** Task statement **
If a line in the entries below includes "through", show that line.

** Excerpted records **
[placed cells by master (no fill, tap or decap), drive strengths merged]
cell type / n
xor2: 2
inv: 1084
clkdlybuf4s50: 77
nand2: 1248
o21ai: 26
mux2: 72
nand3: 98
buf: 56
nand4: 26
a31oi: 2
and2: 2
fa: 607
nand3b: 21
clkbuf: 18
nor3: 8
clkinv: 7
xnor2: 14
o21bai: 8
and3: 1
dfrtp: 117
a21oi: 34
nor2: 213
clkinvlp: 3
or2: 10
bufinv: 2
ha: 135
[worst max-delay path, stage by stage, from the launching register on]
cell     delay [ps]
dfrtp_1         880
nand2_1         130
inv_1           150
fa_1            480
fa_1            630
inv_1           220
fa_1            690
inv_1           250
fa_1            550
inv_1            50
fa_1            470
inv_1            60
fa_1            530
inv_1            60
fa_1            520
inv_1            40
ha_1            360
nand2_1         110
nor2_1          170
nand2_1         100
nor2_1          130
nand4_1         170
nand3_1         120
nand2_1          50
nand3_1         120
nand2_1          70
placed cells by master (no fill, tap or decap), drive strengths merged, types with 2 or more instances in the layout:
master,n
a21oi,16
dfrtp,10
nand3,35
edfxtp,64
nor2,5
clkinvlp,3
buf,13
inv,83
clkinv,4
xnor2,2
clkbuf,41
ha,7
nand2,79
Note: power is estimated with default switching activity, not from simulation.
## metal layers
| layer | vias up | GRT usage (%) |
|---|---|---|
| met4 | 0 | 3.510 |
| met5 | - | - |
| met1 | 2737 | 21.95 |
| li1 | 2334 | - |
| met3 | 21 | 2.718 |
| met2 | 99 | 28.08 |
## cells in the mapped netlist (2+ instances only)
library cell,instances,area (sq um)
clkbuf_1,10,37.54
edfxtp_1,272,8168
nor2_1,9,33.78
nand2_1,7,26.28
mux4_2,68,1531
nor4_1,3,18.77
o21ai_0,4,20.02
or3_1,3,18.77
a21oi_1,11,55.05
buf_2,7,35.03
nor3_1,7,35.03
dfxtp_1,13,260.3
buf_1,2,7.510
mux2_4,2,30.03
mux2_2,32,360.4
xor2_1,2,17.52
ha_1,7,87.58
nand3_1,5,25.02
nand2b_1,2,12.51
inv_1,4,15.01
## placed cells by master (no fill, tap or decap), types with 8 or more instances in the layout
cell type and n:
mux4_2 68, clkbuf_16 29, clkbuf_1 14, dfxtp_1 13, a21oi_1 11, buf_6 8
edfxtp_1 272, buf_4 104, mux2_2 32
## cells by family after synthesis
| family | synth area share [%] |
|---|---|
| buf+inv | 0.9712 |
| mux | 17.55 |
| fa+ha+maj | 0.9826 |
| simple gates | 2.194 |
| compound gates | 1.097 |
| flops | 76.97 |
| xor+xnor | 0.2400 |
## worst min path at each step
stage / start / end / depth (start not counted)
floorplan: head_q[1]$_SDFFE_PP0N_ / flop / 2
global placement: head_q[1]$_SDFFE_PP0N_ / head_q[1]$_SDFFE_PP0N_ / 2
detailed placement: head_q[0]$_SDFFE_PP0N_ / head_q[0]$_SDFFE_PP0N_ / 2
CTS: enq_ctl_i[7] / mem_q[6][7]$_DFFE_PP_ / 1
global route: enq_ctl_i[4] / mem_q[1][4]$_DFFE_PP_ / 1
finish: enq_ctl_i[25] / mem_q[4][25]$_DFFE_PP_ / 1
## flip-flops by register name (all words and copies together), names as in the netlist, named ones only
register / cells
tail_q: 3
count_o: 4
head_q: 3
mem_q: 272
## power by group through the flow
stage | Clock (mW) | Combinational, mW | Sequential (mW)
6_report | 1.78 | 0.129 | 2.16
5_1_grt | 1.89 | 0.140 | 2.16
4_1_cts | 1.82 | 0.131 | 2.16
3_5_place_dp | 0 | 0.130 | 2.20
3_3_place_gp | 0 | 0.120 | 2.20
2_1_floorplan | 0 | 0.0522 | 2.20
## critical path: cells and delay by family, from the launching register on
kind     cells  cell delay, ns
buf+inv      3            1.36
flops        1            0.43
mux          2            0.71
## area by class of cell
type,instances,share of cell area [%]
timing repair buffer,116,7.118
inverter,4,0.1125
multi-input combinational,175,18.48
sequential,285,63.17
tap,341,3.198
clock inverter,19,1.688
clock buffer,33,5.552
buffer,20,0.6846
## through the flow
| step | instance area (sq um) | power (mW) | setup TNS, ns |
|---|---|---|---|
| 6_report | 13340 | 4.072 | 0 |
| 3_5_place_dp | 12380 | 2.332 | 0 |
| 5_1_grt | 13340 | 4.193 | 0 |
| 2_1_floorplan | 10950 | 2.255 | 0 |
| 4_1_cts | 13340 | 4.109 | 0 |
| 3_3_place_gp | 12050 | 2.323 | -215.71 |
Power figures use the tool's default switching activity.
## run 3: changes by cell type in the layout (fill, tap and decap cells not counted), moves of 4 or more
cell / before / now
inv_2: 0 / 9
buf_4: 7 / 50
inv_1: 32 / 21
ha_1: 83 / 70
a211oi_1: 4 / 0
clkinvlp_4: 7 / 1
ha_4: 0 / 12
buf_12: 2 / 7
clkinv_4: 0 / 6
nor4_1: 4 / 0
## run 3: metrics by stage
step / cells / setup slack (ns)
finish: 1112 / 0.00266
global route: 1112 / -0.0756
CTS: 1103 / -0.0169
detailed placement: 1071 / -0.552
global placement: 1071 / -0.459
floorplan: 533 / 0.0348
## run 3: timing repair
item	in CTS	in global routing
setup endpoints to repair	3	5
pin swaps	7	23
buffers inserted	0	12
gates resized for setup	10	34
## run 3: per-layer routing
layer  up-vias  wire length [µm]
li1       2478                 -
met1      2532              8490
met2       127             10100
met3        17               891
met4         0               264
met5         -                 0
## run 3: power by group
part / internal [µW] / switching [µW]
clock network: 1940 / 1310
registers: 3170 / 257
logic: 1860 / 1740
`config.mk`:
```
export PLATFORM = sky130hd
export DESIGN_NAME = rv32i_mem_arbiter
export DESIGN_NICKNAME = d
export VERILOG_FILES = /design/src/rtl/rv32i_pkg.sv /design/src/rtl/rv32i_mem_arbiter.sv
export SDC_FILE = /design/constraint.sdc
export NUM_CORES = 1
export LEC_CHECK = 0
export ABC_CLOCK_PERIOD_IN_PS = 5600
export CAP_MARGIN = 10
export CORE_ASPECT_RATIO = 0.6
export CORE_MARGIN = 2
export CORE_UTILIZATION = 42
export CTS_CLUSTER_DIAMETER = 200
export CTS_CLUSTER_SIZE = 16
export DETAILED_ROUTE_END_ITERATION = 8
export GPL_TIMING_DRIVEN = 1
export PLACE_DENSITY = 0.86
export SYNTH_ARGS = -nofsm -noshare
export SYNTH_HDL_FRONTEND = slang
export SYNTH_SLANG_ARGS = --single-unit
```
`constraint.sdc`:
```
create_clock -name clk -period 5.6 [get_ports clk]
set_clock_uncertainty 0.15 [all_clocks]
set_input_delay 1.4 -clock clk [delete_from_list [all_inputs] [get_ports clk]]
set_output_delay 1.4 -clock clk [all_outputs]
set_load 0.01 [all_outputs]
```
`src/rtl/rv32i_pkg.sv`:
```
// Shared types for the RV32I memory arbiter: data width, FSM state encoding and transaction owner.
package rv32i_pkg;

  localparam int XLEN = 32;

  typedef enum logic [1:0] {
    IDLE = 2'd0,
    CMD  = 2'd1,
    WAIT = 2'd2,
    RESP = 2'd3
  } state_e;

  typedef enum logic {
    OWN_IF = 1'b0,
    OWN_LS = 1'b1
  } owner_e;

endpackage

```
`src/rtl/rv32i_mem_arbiter.sv`:
```
// Shares one synchronous memory port between fetch and load/store; gnt in IDLE/RESP, rvalid MEM_LAT+2 cycles later.
// One transaction in flight, so requesters simply hold their request until gnt; LS wins unless fetch is starved.
module rv32i_mem_arbiter
  import rv32i_pkg::*;
#(
  parameter int AW         = 10,
  parameter int MEM_LAT    = 1,
  parameter int STARVE_LIM = 4
) (
  input  logic            clk,
  input  logic            rst,
  input  logic            if_req,
  input  logic [XLEN-1:0] if_addr,
  output logic            if_gnt,
  output logic            if_rvalid,
  output logic [XLEN-1:0] if_rdata,
  input  logic            ls_req,
  input  logic            ls_we,
  input  logic [3:0]      ls_be,
  input  logic [XLEN-1:0] ls_addr,
  input  logic [XLEN-1:0] ls_wdata,
  output logic            ls_gnt,
  output logic            ls_rvalid,
  output logic [XLEN-1:0] ls_rdata,
  output logic            mem_en,
  output logic            mem_we,
  output logic [3:0]      mem_be,
  output logic [AW-1:0]   mem_addr,
  output logic [XLEN-1:0] mem_wdata,
  input  logic [XLEN-1:0] mem_rdata,
  output logic            busy
);

  localparam int LW = $clog2(MEM_LAT + 1);
  localparam int SW = (STARVE_LIM > 0) ? $clog2(STARVE_LIM + 1) : 1;
  localparam logic [LW-1:0] LAT_LOAD   = LW'(MEM_LAT);
  localparam logic [SW-1:0] STARVE_MAX = SW'(STARVE_LIM);

  state_e          state_q;
  owner_e          owner_q;
  logic            we_q;
  logic [3:0]      be_q;
  logic [AW-1:0]   addr_q;
  logic [XLEN-1:0] wdata_q;
  logic [LW-1:0]   lat_q;
  logic [SW-1:0]   starve_q, starve_d;
  logic            mem_en_q, if_rvalid_q, ls_rvalid_q;
  logic [XLEN-1:0] if_rdata_q, ls_rdata_q;

  logic arb_en, starved, if_win, ls_win;
  logic unused_addr_bits;

  // Gated by rst so no grant escapes while the block is held in reset.
  assign arb_en  = rst && ((state_q == IDLE) || (state_q == RESP));
  assign starved = (STARVE_LIM > 0) && (starve_q == STARVE_MAX);
  assign if_win  = arb_en && if_req && (!ls_req || starved);
  assign ls_win  = arb_en && ls_req && !if_win;

  always_comb begin
    starve_d = starve_q;
    if (!if_req || if_win) begin
      starve_d = '0;
    end else if (ls_win && (starve_q != STARVE_MAX)) begin
      starve_d = starve_q + 1'b1;
    end
  end

  always_ff @(posedge clk or negedge rst) begin
    if (!rst) begin
      state_q     <= IDLE;
      owner_q     <= OWN_IF;
      we_q        <= 1'b0;
      be_q        <= 4'h0;
      addr_q      <= '0;
      wdata_q     <= '0;
      lat_q       <= '0;
      starve_q    <= '0;
      mem_en_q    <= 1'b0;
      if_rvalid_q <= 1'b0;
      ls_rvalid_q <= 1'b0;
      if_rdata_q  <= '0;
      ls_rdata_q  <= '0;
    end else begin
      mem_en_q    <= 1'b0;
      if_rvalid_q <= 1'b0;
      ls_rvalid_q <= 1'b0;
      starve_q    <= starve_d;
      case (state_q)
        IDLE, RESP: begin
          if (if_win || ls_win) begin
            owner_q  <= if_win ? OWN_IF : OWN_LS;
            we_q     <= ls_win && ls_we;
            be_q     <= if_win ? 4'hF : ls_be;
            addr_q   <= if_win ? if_addr[AW+1:2] : ls_addr[AW+1:2];
            wdata_q  <= if_win ? '0 : ls_wdata;
            mem_en_q <= 1'b1;
            state_q  <= CMD;
          end else begin
            state_q <= IDLE;
          end
        end
        CMD: begin
          lat_q   <= LAT_LOAD;
          state_q <= WAIT;
        end
        WAIT: begin
          if (lat_q == LW'(1)) begin
            state_q <= RESP;
            if (owner_q == OWN_IF) begin
              if_rvalid_q <= 1'b1;
              if_rdata_q  <= mem_rdata;
            end else begin
              // Stores complete with rvalid but leave the load data register untouched.
              ls_rvalid_q <= 1'b1;
              if (!we_q) ls_rdata_q <= mem_rdata;
            end
          end else begin
            lat_q <= lat_q - 1'b1;
          end
        end
        default: state_q <= IDLE;
      endcase
    end
  end

  assign if_gnt    = if_win;
  assign ls_gnt    = ls_win;
  assign if_rvalid = if_rvalid_q;
  assign if_rdata  = if_rdata_q;
  assign ls_rvalid = ls_rvalid_q;
  assign ls_rdata  = ls_rdata_q;
  assign mem_en    = mem_en_q;
  assign mem_we    = we_q;
  assign mem_be    = be_q;
  assign mem_addr  = addr_q;
  assign mem_wdata = wdata_q;
  assign busy      = (state_q != IDLE);

  assign unused_addr_bits = ^{if_addr[XLEN-1:AW+2], if_addr[1:0], ls_addr[XLEN-1:AW+2], ls_addr[1:0]};

endmodule

```
==> run metrics, run 1 <==
result of the run finished clean; flip-flop and latch count after synthesis 121; Setup TNS 0 ns; hpwl dp 8.367 mm; first-pass GRT wire length 19.52 mm; total power 4.666 mW; Post CTS Setup Buffer Count 0; minimum period implied by the final worst setup slack 4.865 ns; post-synthesis async set-or-reset flop share 100.0%; endpoint required time on the critical path 4.05 ns; number of buffers added by the clock tree synthesis step 17; Fmax 0.2055 GHz; number of enable-type register cells in the synthesized netlist 0; routability congestion estimate from global placement 0.7942; count of standard-cell rows 29; class of the worst hold path flop to flop; gate count after technology mapping 326; yosys warns 0; setup repair after global routing missed its margin no; Antenna Cells 0; CTS clock-pin slew for the worst setup and hold paths 0.05 ns; final hold violation count 0; critical path arrival 3.32 ns; number of antenna-violating nets in the routed design 0; DRC violation count after routing 0; power density over the cells 622.2 nW/µm²; 1st-iter DRT viols 203; first-pass iteration count of the detailed router 4; crit-path max FO 15; Post-Syn Nets 467; Mean Syn Cell Area 14.43 µm²; synthesized cell area 4703 µm²; All-Layer GR Usage 20.77%; max capacitance violation total 0; maximum resistive drop on vdd 0.3153 mV; IO Count 254; area inside the core boundary 10740 µm²; die height 85.97 µm; area leader, netlist sky130_fd_sc_hd__dfrtp_1; standby leakage power 3.236 nW; vias in the first global route 3781; remaining max-slew budget at the tightest pin 42.53%; count of nets after finishing 681; clock latency of the later-clocked register in the worst-skew pair 0.39 ns; drt via density 5.058; Initial Utilization 43.79%; cts-stage hold buffer count 0; Root Buffer Master sky130_fd_sc_hd__clkbuf_16; number of gates resized after CTS 0; pin count of the biggest net entering global routing 71; overflow left after global routing 0; Post-synth top flop sky130_fd_sc_hd__dfrtp_1; most area-consuming cells after synthesis sky130_fd_sc_hd__dfrtp_1, sky130_fd_sc_hd__mux2_2, sky130_fd_sc_hd__a22o_1; Place WS 0.7871 ns; library cells used by synthesis 33; element type at the critical path end output port; sequential share of the synthesized area 64.38%; number of input and output port buffers inserted 209; wire length after detailed routing 12.13 mm; antenna violations before repair 0; worst setup margin 0.7347 ns; Area Overhead vs Synth 59.43%; max-slew violations 0; sinks on the clock net 121; number of setup violations in the final report 0; final routed wire length divided by cell count 17.53 µm; category of the worst setup path launch point primary input; H-tree depth 4; period utilization 86.88%; CTS tree yes; share of final-layout standard cells stronger than drive strength 1 19.35%; total vias in the final route 3500; horizontal die dimension 140.6 µm; die area 12090 µm²; Least-Margin Pin Slew 0.8621 ns; clock buffer depth 2; area share of the largest cell type after synthesis 64.38%; WS Path Type primary input to output port
==> cells in the mapped netlist, drive strengths merged, types with 2 or more instances <==
cell type    n
o22a         4
inv         21
nand2        4
or3          2
nand3        2
dfrtp      121
buf         13
a21oi        4
ha           4
o311ai      10
mux2        64
nand2b       3
and3         2
o21ai       14
clkbuf       6
nor2         2
a22o        33
nand4       10
==> kinds of logic (layout without fill, tap and decap cells) <==
kind of cell             count (synthesis)  after routing  share of synthesized area, %
buffers and inverters                   40            267                         4.203
multiplexers                            64             64                         15.32
AND/OR/NAND/NOR                         30             30                         3.911
AO/OA/AOI/OAI                           67             67                         11.12
adder cells (fa/ha/maj)                  4              4                         1.064
flip-flops                             121            121                         64.38
==> path summary, 6_finish.rpt <==
| check | start | endpoint | slack, ns | depth (start not counted) |
|---|---|---|---|---|
| hold reg to reg | owner_q$_DFFE_PN0P_ | owner_q$_DFFE_PN0P_ | 0.34 | 1 |
| max in group asynchronous | rst | if_rdata[18]$_DFFE_PN0P_ | 2.98 | 3 |
| setup reg to reg | state_q[0]$_DFFE_PN0P_ | mem_wdata[11]$_DFFE_PN0P_ | 2.99 | 7 |
| min in group asynchronous | rst | mem_wdata[12]$_DFFE_PN0P_ | 1.09 | 2 |
| setup / recovery | if_req | ls_gnt | 0.73 | 5 |
| hold / removal | owner_q$_DFFE_PN0P_ | owner_q$_DFFE_PN0P_ | 0.34 | 1 |
==> worst max-delay path, stage by stage <==
cell	delay [ns]
sky130_fd_sc_hd__clkdlybuf4s50_1	0.71
sky130_fd_sc_hd__nand3_1	0.22
sky130_fd_sc_hd__nand3_1	0.26
sky130_fd_sc_hd__inv_2	0.13
sky130_fd_sc_hd__clkdlybuf4s50_1	0.59
==> report_power, final <==
part / switching, mW / total [mW] / leakage (nW) / internal, mW
combinational: 0.811 / 2.03 / 1.48 / 1.22
clock: 0.390 / 1.09 / 0.295 / 0.703
sequential: 0.231 / 1.55 / 1.46 / 1.32
==> final cells by class <==
class                           count  area (µm²)
Tap cell                          139       173.9
Sequential cell                   121        3028
Clock inverter                     14       173.9
Fill cell                         740        3242
Clock buffer                       18       429.2
Inverter                           21       78.83
Timing Repair Buffer              214        2127
Multi-Input combinational cell    165        1488
==> per-stage QoR <==
step	instances	area (µm²)	hold WS (ns)	utilization, %
after floorplan	326	4703	0.3055	-
after global placement	660	6895	0.3169	64.20
after detailed placement	660	6895	0.3305	64.20
after CTS	692	7498	0.3432	69.82
after global routing	692	7498	0.3591	69.82
final	692	7498	0.3400	69.82
==> metal layers <==
layer  GRT usage, %  vias up  part of all wire (%)
li1               -     1620                     -
met1          27.57     1737                    46
met2          32.68      133                    46
met3          6.756       10                   6.9
met4          7.000        0                   1.1
met5              0        -                     0
==> sequential cells by signal, summed over array words and instances (netlist names) <==
| name | count |
|---|---|
| if_rdata | 32 |
| ls_rdata | 32 |
| mem_wdata | 32 |
| mem_addr | 10 |
| mem_be | 4 |
| starve_q | 3 |
| state_q | 2 |
| if_rvalid | 1 |
| lat_q | 1 |
| ls_rvalid | 1 |
| mem_en | 1 |
| mem_we | 1 |
| owner_q | 1 |
==> cell usage in the layout, fill, tap and decap left out, drive strengths merged <==
cell / n
nand2: 4
mux2: 64
clkbuf: 18
nor2b: 1
buf: 6
nand4: 10
o311ai: 10
nor4bb: 1
and3: 2
nand3b: 1
ha: 4
a22o: 33
nor3b: 1
a21oi: 4
bufinv: 3
dfrtp: 121
o22a: 4
inv: 23
a21o: 1
or3: 2
nand3: 2
nand2b: 3
clkinvlp: 1
or2: 1
a21bo: 1
nor2: 2
clkinv: 8
o21ai: 14
clkdlybuf4s50: 208
(Power assumes the default switching activity.)
==> run 2, diff against run 1 <==
==> config.mk (replaced) <==
export PLATFORM = sky130hd
export DESIGN_NAME = rv32i_mem_arbiter
export DESIGN_NICKNAME = d
export VERILOG_FILES = /design/src/rtl/rv32i_pkg.sv /design/src/rtl/rv32i_mem_arbiter.sv
export SDC_FILE = /design/constraint.sdc
export NUM_CORES = 1
export LEC_CHECK = 0
export ABC_CLOCK_PERIOD_IN_PS = 4300
export CORE_ASPECT_RATIO = 0.6
export CORE_MARGIN = 2
export CORE_UTILIZATION = 35
export CTS_CLUSTER_DIAMETER = 200
export CTS_CLUSTER_SIZE = 16
export DETAILED_ROUTE_END_ITERATION = 8
export GPL_TIMING_DRIVEN = 1
export PLACE_DENSITY = 0.76
export SYNTH_ARGS = -nofsm -noshare
export SYNTH_HDL_FRONTEND = slang
export SYNTH_SLANG_ARGS = --single-unit
==> constraint.sdc (replaced) <==
create_clock -name clk -period 4.3 [get_ports clk]
set_clock_uncertainty 0.15 [all_clocks]
set_input_delay 1.075 -clock clk [delete_from_list [all_inputs] [get_ports clk]]
set_output_delay 1.075 -clock clk [all_outputs]
set_load 0.01 [all_outputs]
==> run 2 against run 1 <==
Compared with the run above:
- setup slack worse by 0.39 ns
- register-to-register slack got worse by 1.1 ns
- via count unchanged
- hold slack lost 0.0060 ns
- first-iteration DRC count down 19%
- cell area up 1.4%
- core utilization fell by 11 points
- non-clock buffer count rose by 4
- sequential power increased by 30%
- global-route usage is 2.8 points lower
- die area grew 19%
- critical path type unchanged
- highest routed layer unchanged
==> run metrics, run 2 (synthesized netlist as in run 1, its figures left out) <==
result of the run finished clean; reg-to-reg startpoint state_q[0]$_DFFE_PN0P_; DR WL met3 978 µm (+16%); period utilization 91.95%; Area Overhead vs Synth 61.59%; number of antenna-violating nets in the routed design 0 (unchanged); total power 6.164 mW (+32%); Initial Utilization 36.26% (-7.5 points); horizontal die dimension 153.7 µm (+9.3%); max capacitance violation total 0 (unchanged); area inside the core boundary 12970 µm² (+21%); power density over the cells 811.0 nW/µm² (+30%); H-tree depth 4 (unchanged); top library cells by usage in the layout, fill and taps aside sky130_fd_sc_hd__clkdlybuf4s50_1, sky130_fd_sc_hd__dfrtp_1, sky130_fd_sc_hd__mux2_2, sky130_fd_sc_hd__a22o_1, sky130_fd_sc_hd__inv_1; number of input and output port buffers inserted 209 (unchanged); clock latency of the later-clocked register in the worst-skew pair 0.40 ns (about the same); routability congestion estimate from global placement 0.7632 (-3.9%); detailed-routing wirelength on met1 5.876 mm (+5.6%); 1st-iter DRT viols 165 (-19%); first-pass iteration count of the detailed router 4 (unchanged); total vias in the final route 3500 (unchanged); number of gates resized after CTS 0 (unchanged); final hold violation count 0 (unchanged); first-pass GRT wire length 20.07 mm (+2.8%); WS Path Type primary input to output port; end point of the critical path if_gnt; endpoint required time on the critical path 3.07 ns (-0.98 ns); Critical path origin ls_req; Antenna Cells 0 (unchanged); CTS clock-pin slew for the worst setup and hold paths 0.05 ns (about the same); FF-to-FF setup slack 1.90 ns (-1.09 ns); setup repair after global routing missed its margin no; startpoint of the most critical hold path owner_q$_DFFE_PN0P_; post-layout utilization of the core 58.58% (-11 points); max-slew violations 0 (unchanged); cts-stage hold buffer count 0 (unchanged); clock buffer depth 2 (unchanged); count of standard-cell rows 32 (+10%); die height 93.79 µm (+9.1%); All-Layer GR Usage 17.94% (-2.8 points); Fmax 0.2529 GHz; wire length after detailed routing 12.45 mm (+2.6%); category of the worst setup path launch point primary input; number of setup violations in the final report 0 (unchanged); Least-Margin Pin Slew 0.9307 ns (+0.06864 ns); maximum resistive drop on vdd 0.3669 mV (+16%); share of final-layout standard cells stronger than drive strength 1 20.11% (+0.76 points); hpwl dp 9.029 mm (+7.9%); Root Buffer Master sky130_fd_sc_hd__clkbuf_16; DRC violation count after routing 0 (unchanged); drt via density 4.814 (-4.8%); most common library cell in the layout ignoring fill and taps sky130_fd_sc_hd__clkdlybuf4s50_1; Post CTS Setup Buffer Count 0 (unchanged); count of nets after finishing 685 (+0.59%); die area 14410 µm² (+19%); antenna violations before repair 0 (unchanged); number of buffers added by the clock tree synthesis step 17 (unchanged); critical path arrival 2.73 ns (-0.59 ns); pin count of the biggest net entering global routing 75 (+5.6%); element type at the critical path end output port; remaining max-slew budget at the tightest pin 37.95% (-4.6 points); final routed wire length divided by cell count 17.12 µm (-2.4%); CTS tree yes; overflow left after global routing 0 (unchanged); sinks on the clock net 121 (unchanged); uppermost routed layer met4; IO Count 254 (unchanged); number of cells on the worst reg-to-reg path 7 (unchanged); minimum period implied by the final worst setup slack 3.954 ns; Setup TNS 0 ns (unchanged); standby leakage power 3.264 nW (+0.86%); vias in the first global route 3791 (+0.26%); Reg2Reg Capture Point mem_wdata[3]$_DFFE_PN0P_; class of the worst hold path flop to flop; routed length on met2 5.464 mm (-2.3%); crit-path max FO 13 (-2)
[run 2: stage by stage]
stage	cells	hold slack (ns)	instance area, µm²	worst slack [ns]
final	727	0.3340	7600	0.3462
after floorplan	326	0.3055	4703	1.339
after CTS	727	0.3350	7600	0.3487
after global routing	727	0.3659	7600	0.2223
after detailed placement	695	0.3232	6964	0.3487
after global placement	695	0.3213	6964	0.3943
[run 2: metal layers]
layer	global-route usage, %	vias to the layer above
li1	-	1625
met1	24.09	1736
met2	27.15	129
met3	7.149	10
met4	4.817	0
met5	0	-
[run 2: worst min path at each step]
stage	endpoint	slack (ns)	cells after the start
floorplan	owner_q$_DFFE_PN0P_	0.31	1
global placement	owner_q$_DFFE_PN0P_	0.32	1
detailed placement	owner_q$_DFFE_PN0P_	0.32	1
CTS	owner_q$_DFFE_PN0P_	0.34	1
global route	owner_q$_DFFE_PN0P_	0.37	1
finish	owner_q$_DFFE_PN0P_	0.33	1
[run 2: worst max-delay path, cell delays in order]
cell	delay [ns]
sky130_fd_sc_hd__clkdlybuf4s50_1	0.42
sky130_fd_sc_hd__a21bo_2	0.34
sky130_fd_sc_hd__and3_4	0.33
sky130_fd_sc_hd__clkdlybuf4s50_1	0.56
[run 2: area by class of cell]
type | instances | area (µm²)
Tap cell | 170 | 212.7
Timing Repair Buffer | 218 | 2157
Fill cell | 1049 | 5373
Multi-Input combinational cell | 165 | 1488
Inverter | 21 | 78.83
Clock buffer | 18 | 439.2
Clock inverter | 14 | 196.4
Sequential cell | 121 | 3028
[run 2: power breakdown]
group          switching, mW  internal, mW  total [mW]
registers              0.304          1.71        2.02
logic                   1.06          1.59        2.65
clock network          0.512         0.989        1.50
--- config.mk ---
export PLATFORM = sky130hd
export DESIGN_NAME = spi_slave_gen
export DESIGN_NICKNAME = d
export VERILOG_FILES = /design/src/rtl/spi_pkg.sv /design/src/rtl/spi_sync_edge.sv /design/src/rtl/spi_slave_gen.sv
export SDC_FILE = /design/constraint.sdc
export NUM_CORES = 1
export LEC_CHECK = 0
export ABC_AREA = 1
export CAP_MARGIN = 40
export CORE_MARGIN = 1
export CORE_UTILIZATION = 59
export CTS_CLUSTER_SIZE = 8
export DETAILED_ROUTE_END_ITERATION = 16
export GPL_ROUTABILITY_DRIVEN = 0
export MAX_ROUTING_LAYER = met4
export PLACE_DENSITY = 0.9
export SYNTH_ARGS = -nofsm -noshare
export SYNTH_HDL_FRONTEND = slang
export SYNTH_SLANG_ARGS = --single-unit
--- constraint.sdc ---
create_clock -name clk_in -period 2.65 [get_ports clk_in]
set_clock_uncertainty 0.05 [all_clocks]
set_input_delay 0.6625 -clock clk_in [delete_from_list [all_inputs] [get_ports clk_in]]
set_output_delay 0.6625 -clock clk_in [all_outputs]
set_load 0.02 [all_outputs]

** Exercise output **
## power by group through the flow
## through the flow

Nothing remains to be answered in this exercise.